# LAB 02: ELT Ingestion & Transformations

**Duration:** ~40 min  
**Day:** 1  
**After module:** M02: ELT Data Ingestion  
**Difficulty:** Beginner-Intermediate

---

## Scenario

> *"The RetailHub data team received the first data export from the store system -- CSV files with customer and product data, plus a JSON file with order history. Your task: load these files into the Lakehouse, apply basic transformations, and save them as Delta tables in the Bronze layer."*

---

## Objectives

After completing this lab you will be able to:
- Read CSV, JSON, and Parquet files using `spark.read`
- Compare `inferSchema` vs explicit schema definition
- Apply DataFrame transformations: select, withColumn, filter, cast
- Create temporary views and run SQL queries
- Write DataFrames as managed Delta tables using `saveAsTable()`

---

## Prerequisites

- Completed LAB 01 (or just run `%run ../setup/00_setup`)
- Dataset files available in Volume or `DATASET_PATH`

---

## Part 1: Data Ingestion (~15 min)

### Task 1: Read Customers CSV

Read the customers CSV file with explicit schema (don't use `inferSchema`).

**Requirements:**
- Define a `StructType` schema with appropriate types
- Use `.option("header", True)`
- Verify column types with `printSchema()`

> **Exam Tip:** `inferSchema` triggers an extra pass over the data. In production, always define schema explicitly for CSV files.


### Task 2: Read Orders JSON

Read the orders batch JSON file. JSON infers schema automatically, but verify nested structures.

**Requirements:**
- Use `spark.read.format("json")`
- Check if any columns contain nested types (struct, array)

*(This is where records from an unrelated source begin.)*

File: config.mk
export PLATFORM = sky130hd
export DESIGN_NAME = eeit_timer
export DESIGN_NICKNAME = d
export VERILOG_FILES = /design/src/eeit_edge_sync.v /design/src/eeit_timer.v
export VERILOG_INCLUDE_DIRS = /design/src
export SDC_FILE = /design/constraint.sdc
export NUM_CORES = 1
export LEC_CHECK = 0
export BUFFER_PORTS_ARGS = -buffer_cell sky130_fd_sc_hd__buf_2
export CAP_MARGIN = 20
export CELL_PAD_IN_SITES_DETAIL_PLACEMENT = 0
export CELL_PAD_IN_SITES_GLOBAL_PLACEMENT = 1
export CORE_ASPECT_RATIO = 0.9
export CORE_MARGIN = 2
export CORE_UTILIZATION = 39
export CTS_CLUSTER_SIZE = 12
export DETAILED_ROUTE_END_ITERATION = 16
export PLACE_DENSITY = 0.79
export SLEW_MARGIN = 20
export SYNTH_ARGS = -nofsm -noshare
export SYNTH_HDL_FRONTEND = slang
export SYNTH_HIERARCHICAL = 1
export SYNTH_SLANG_ARGS = --single-unit
File: constraint.sdc
create_clock -name sys_clk -period 2.4 [get_ports sys_clk]
set_clock_uncertainty 0.05 [all_clocks]
set_input_delay 0 -clock sys_clk [delete_from_list [all_inputs] [get_ports sys_clk]]
set_output_delay 0 -clock sys_clk [all_outputs]
set_load 0.01 [all_outputs]
File: src/eeit_map.vh
// constants for the external event interval timer: control/status bit
// positions, rate codes, mode bits and prescaler counts.
// assumes a single system clock whose rate is given by EEIT_CLK_HZ.
`ifndef EEIT_MAP_VH
`define EEIT_MAP_VH

// ==========================================================================
// control_status bit positions
`define EEIT_TFLAG      15
`define EEIT_TIE        14
`define EEIT_TSE        13
`define EEIT_OVR        12
`define EEIT_OFLAG      7
`define EEIT_OIE        6
`define EEIT_RATE_HI    5
`define EEIT_RATE_LO    3
`define EEIT_MODE_HI    2
`define EEIT_MODE_LO    1
`define EEIT_GO         0
`define EEIT_CSR_RESET  16'h0000
`define EEIT_CSR_WMASK  16'hffff

// ==========================================================================
// mode codes (upper mode bit, lower mode bit)
`define EEIT_MODE_FREE  2'h2
`define EEIT_MODE_ZERO  2'h3

// ==========================================================================
// rate field codes
`define EEIT_RATE_STOP  3'h0
`define EEIT_RATE_1M    3'h1
`define EEIT_RATE_100K  3'h2
`define EEIT_RATE_10K   3'h3
`define EEIT_RATE_1K    3'h4
`define EEIT_RATE_100   3'h5
`define EEIT_RATE_EXT   3'h6
`define EEIT_RATE_LINE  3'h7

// ==========================================================================
// time base: system clock rate and first prescaler output rate, in hz
`define EEIT_CLK_HZ     20000000
`define EEIT_BASE_HZ    1000000
`define EEIT_PRE_DIV    (`EEIT_CLK_HZ / `EEIT_BASE_HZ)
`define EEIT_PRE_W      5
`define EEIT_DECADE_LAST 4'h9
`define EEIT_DECADES    4

`endif

File: src/eeit_edge_sync.v
// two-stage synchroniser followed by a rising-edge detector.
// assumes the input is asynchronous to sys_clk and held for over 2 clocks.
`timescale 1ns/1ps

module eeit_edge_sync (
  sys_clk,
  rst_n,
  pin_in,
  rise_pulse
);
  input  wire sys_clk;
  input  wire rst_n;
  input  wire pin_in;
  output wire rise_pulse;

  reg meta_q;
  reg sync_q;
  reg prev_q;

  // ========================================================================
  // sync chain; only sync_q and prev_q are looked at, never the first stage
  always @(posedge sys_clk or negedge rst_n) begin
    if (!rst_n) begin
      meta_q <= 1'b0;
      sync_q <= 1'b0;
      prev_q <= 1'b0;
    end else begin
      meta_q <= pin_in;
      sync_q <= meta_q;
      prev_q <= sync_q;
    end
  end

  // one-cycle pulse per low-to-high transition
  assign rise_pulse = sync_q & ~prev_q;

endmodule // eeit_edge_sync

### Task 3: Read Products CSV

Read the products file with `inferSchema` and then compare the schema with a manually defined one.

---

## Part 2: Transformations (~15 min)

### Task 4: Clean Customer Data

Apply the following transformations to `df_customers`:
1. `select` only: customer_id, first_name, last_name, email, city, country
2. `withColumn` -- create `full_name` by concatenating first_name + " " + last_name
3. `withColumn` -- convert email to lowercase using `lower()`
4. `filter` -- keep only rows with non-null email

### Task 5: Create Temp View + SQL Query

1. Register `df_customers` as a temporary view `v_customers`
2. Write a SQL query to count customers per country
3. Display the result sorted by count descending

> **Exam Tip:** `createOrReplaceTempView()` is session-scoped. `createOrReplaceGlobalTempView()` is accessible from any notebook on the same cluster via `global_temp.view_name`.

---

## Part 3: Save as Delta Tables (~10 min)

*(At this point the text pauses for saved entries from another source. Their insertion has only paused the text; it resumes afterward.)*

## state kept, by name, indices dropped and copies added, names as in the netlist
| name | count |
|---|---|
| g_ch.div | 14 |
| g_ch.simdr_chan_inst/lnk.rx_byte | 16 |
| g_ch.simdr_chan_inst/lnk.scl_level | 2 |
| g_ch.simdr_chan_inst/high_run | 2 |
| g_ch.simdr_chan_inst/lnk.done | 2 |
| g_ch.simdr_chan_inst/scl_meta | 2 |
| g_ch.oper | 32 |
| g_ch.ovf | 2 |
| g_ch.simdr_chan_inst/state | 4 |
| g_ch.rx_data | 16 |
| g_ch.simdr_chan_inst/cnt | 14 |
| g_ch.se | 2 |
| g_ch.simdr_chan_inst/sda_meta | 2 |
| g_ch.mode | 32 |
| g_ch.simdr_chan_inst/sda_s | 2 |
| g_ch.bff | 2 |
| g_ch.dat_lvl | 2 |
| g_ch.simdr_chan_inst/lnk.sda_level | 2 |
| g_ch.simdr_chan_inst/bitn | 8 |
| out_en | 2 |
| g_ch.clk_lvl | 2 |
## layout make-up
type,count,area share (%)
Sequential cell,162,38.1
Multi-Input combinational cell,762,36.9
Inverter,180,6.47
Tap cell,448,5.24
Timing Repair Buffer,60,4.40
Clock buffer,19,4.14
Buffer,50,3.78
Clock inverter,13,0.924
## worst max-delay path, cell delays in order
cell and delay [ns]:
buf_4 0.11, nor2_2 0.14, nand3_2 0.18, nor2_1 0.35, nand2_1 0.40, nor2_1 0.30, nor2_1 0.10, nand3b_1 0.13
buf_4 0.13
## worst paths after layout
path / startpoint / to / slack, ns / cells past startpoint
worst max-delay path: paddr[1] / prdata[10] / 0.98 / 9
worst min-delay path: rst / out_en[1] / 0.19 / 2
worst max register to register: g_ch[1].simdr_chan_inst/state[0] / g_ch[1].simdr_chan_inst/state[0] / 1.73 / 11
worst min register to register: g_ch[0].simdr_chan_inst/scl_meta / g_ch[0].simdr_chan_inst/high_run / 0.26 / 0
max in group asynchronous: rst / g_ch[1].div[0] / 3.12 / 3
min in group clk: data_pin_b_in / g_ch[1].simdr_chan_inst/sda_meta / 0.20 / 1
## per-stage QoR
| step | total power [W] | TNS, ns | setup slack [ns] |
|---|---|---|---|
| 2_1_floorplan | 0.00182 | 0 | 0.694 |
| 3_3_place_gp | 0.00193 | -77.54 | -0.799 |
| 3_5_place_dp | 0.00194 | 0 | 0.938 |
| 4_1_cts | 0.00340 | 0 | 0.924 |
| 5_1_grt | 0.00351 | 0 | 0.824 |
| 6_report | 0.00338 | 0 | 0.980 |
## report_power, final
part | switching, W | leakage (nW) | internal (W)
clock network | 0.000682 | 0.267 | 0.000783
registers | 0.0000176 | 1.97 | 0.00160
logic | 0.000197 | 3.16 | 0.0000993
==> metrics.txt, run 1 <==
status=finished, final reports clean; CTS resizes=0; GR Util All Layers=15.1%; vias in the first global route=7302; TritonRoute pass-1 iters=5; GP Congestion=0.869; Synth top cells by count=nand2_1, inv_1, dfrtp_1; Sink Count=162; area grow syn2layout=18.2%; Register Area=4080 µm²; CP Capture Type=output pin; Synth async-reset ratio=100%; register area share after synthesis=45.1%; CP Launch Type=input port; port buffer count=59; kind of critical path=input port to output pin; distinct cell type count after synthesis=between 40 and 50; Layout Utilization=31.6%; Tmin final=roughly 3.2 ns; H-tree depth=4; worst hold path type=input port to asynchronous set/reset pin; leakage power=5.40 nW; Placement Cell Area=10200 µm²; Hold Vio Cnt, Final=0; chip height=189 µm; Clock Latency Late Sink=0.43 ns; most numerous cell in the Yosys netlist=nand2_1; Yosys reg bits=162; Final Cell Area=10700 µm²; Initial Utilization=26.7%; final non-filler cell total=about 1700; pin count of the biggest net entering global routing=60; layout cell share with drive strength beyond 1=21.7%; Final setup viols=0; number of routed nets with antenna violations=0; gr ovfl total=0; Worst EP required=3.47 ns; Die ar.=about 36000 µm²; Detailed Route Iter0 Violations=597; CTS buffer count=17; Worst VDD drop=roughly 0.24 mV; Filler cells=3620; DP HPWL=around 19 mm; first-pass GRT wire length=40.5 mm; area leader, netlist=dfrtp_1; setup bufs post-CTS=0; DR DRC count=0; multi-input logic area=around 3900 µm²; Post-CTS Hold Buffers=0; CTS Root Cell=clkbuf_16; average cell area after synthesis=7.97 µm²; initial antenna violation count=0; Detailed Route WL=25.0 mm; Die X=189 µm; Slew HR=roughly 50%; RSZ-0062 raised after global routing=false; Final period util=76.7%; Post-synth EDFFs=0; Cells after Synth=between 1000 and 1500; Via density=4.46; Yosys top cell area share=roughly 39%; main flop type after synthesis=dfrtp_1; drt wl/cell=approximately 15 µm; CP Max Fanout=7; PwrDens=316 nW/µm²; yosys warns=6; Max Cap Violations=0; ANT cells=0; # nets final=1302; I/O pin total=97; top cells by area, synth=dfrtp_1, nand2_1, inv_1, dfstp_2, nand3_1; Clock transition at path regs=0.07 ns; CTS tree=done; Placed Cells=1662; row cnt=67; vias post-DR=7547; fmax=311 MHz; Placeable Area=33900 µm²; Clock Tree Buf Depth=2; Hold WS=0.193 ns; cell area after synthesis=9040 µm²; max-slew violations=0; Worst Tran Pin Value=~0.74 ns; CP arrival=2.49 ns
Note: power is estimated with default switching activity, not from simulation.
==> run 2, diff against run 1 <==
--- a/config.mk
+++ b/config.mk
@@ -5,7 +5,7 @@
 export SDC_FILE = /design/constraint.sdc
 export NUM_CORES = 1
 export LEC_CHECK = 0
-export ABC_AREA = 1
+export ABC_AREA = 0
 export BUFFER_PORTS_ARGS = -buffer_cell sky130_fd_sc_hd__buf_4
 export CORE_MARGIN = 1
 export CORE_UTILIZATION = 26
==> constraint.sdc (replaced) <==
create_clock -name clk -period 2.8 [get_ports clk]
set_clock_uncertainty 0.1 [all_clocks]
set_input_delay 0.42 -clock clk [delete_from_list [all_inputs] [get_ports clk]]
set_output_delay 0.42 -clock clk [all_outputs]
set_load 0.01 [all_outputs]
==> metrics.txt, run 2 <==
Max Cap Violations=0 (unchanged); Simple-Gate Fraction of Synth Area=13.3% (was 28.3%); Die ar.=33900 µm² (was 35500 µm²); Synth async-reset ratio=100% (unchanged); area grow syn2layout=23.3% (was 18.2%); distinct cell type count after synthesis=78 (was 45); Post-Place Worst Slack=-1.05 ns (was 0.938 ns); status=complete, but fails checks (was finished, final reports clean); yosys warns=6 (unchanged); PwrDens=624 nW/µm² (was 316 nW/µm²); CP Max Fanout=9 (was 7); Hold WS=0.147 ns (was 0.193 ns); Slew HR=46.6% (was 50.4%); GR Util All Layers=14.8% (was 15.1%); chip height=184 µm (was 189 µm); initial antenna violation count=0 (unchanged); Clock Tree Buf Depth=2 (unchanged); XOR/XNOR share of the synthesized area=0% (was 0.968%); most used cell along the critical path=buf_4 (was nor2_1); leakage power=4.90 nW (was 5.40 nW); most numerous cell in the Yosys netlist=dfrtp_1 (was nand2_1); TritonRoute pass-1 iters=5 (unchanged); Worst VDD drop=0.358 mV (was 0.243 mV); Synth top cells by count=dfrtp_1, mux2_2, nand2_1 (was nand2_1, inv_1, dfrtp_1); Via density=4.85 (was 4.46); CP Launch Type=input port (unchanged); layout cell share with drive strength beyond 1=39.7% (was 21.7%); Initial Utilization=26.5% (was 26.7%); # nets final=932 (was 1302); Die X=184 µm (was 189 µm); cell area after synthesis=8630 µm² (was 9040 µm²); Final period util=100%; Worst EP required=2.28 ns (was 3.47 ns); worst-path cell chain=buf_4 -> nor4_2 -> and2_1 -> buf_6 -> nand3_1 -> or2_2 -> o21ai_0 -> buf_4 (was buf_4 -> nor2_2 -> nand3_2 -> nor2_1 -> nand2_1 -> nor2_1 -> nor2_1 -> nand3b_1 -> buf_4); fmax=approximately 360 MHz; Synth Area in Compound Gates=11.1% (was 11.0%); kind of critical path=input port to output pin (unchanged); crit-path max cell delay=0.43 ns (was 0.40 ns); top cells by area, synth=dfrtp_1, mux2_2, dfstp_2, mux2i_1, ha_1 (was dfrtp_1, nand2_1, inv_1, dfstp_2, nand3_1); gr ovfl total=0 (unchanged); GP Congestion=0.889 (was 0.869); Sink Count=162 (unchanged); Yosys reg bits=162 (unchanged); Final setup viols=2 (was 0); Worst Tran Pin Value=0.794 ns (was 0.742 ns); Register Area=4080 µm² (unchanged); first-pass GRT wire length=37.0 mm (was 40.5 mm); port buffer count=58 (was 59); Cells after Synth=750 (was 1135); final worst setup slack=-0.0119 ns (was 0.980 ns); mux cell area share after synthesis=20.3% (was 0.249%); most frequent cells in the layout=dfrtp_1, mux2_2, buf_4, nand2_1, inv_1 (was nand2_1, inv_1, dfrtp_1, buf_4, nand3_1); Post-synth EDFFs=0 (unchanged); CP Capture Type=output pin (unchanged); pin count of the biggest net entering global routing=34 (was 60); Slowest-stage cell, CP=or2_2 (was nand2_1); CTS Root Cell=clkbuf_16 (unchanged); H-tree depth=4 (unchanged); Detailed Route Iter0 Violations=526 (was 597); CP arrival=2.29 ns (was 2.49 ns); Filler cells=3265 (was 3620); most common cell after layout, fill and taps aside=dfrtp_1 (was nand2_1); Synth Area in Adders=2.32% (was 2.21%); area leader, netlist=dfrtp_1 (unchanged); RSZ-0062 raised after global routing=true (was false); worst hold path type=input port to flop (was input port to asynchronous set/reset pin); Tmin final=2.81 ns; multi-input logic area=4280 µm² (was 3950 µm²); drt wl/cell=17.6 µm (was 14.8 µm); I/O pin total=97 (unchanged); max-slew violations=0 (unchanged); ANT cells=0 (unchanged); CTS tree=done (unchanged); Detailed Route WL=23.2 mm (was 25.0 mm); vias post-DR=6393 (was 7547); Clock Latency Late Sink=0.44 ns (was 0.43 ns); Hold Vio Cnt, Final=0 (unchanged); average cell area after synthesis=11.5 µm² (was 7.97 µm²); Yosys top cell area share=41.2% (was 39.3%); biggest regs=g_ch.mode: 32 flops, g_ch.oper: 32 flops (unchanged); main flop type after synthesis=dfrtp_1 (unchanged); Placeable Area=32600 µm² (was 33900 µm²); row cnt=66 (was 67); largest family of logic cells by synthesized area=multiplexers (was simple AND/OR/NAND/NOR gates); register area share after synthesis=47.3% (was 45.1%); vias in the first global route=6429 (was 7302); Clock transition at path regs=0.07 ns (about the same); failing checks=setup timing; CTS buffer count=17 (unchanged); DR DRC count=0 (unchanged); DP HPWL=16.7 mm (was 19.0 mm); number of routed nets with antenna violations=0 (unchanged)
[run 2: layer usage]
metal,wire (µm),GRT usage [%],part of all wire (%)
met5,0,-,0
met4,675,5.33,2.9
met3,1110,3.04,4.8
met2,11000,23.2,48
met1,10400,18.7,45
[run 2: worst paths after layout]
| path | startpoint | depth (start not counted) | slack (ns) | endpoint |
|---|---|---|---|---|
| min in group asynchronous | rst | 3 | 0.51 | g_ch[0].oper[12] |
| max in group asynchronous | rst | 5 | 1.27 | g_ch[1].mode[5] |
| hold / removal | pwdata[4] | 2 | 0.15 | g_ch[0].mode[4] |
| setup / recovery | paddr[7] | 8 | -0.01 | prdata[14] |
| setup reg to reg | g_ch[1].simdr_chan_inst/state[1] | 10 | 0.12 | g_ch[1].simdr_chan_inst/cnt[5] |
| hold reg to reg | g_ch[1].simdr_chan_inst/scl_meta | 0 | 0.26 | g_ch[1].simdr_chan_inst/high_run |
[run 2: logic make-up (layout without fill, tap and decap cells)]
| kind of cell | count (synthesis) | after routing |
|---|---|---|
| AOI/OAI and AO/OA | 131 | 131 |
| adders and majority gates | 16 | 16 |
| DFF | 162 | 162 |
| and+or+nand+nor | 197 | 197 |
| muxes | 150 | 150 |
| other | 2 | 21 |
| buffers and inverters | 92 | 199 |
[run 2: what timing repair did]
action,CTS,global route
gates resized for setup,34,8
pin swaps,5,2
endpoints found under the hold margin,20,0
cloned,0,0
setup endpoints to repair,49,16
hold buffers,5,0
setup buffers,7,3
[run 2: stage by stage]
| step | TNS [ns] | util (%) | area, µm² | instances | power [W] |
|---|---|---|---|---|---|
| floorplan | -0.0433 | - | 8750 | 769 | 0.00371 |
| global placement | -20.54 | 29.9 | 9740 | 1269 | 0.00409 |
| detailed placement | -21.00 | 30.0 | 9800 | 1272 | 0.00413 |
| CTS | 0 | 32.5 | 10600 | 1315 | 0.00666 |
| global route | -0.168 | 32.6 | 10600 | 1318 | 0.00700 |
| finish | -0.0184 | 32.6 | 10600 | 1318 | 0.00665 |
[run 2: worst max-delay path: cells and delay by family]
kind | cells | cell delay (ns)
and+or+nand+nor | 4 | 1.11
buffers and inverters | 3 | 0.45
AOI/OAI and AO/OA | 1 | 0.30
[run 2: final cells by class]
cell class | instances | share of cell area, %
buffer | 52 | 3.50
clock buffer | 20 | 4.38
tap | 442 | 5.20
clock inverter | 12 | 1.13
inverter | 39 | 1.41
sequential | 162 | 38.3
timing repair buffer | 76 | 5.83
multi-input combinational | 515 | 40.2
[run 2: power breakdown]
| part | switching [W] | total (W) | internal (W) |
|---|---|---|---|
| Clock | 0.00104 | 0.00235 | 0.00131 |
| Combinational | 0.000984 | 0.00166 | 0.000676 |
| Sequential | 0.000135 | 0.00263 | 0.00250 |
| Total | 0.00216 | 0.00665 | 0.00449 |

### Task 6: Write to Bronze Layer

Save all three DataFrames as Delta tables in the Bronze schema:
- `bronze.customers`
- `bronze.orders`
- `bronze.products`

**Requirements:**
- Use `.write.mode("overwrite").saveAsTable()`
- Use fully qualified names: `{CATALOG}.{BRONZE_SCHEMA}.table_name`

### Task 7: Verify Tables

Query the tables using SQL to verify they were saved correctly.

---

## Summary

In this lab you:
- Loaded CSV and JSON files into Spark DataFrames
- Applied transformations: select, withColumn, filter, cast
- Created temporary views and ran SQL queries
- Saved cleaned data as Delta tables in the Bronze layer

> **What's next:** In LAB 03 you will use MERGE to handle incremental data updates and learn Time Travel for disaster recovery.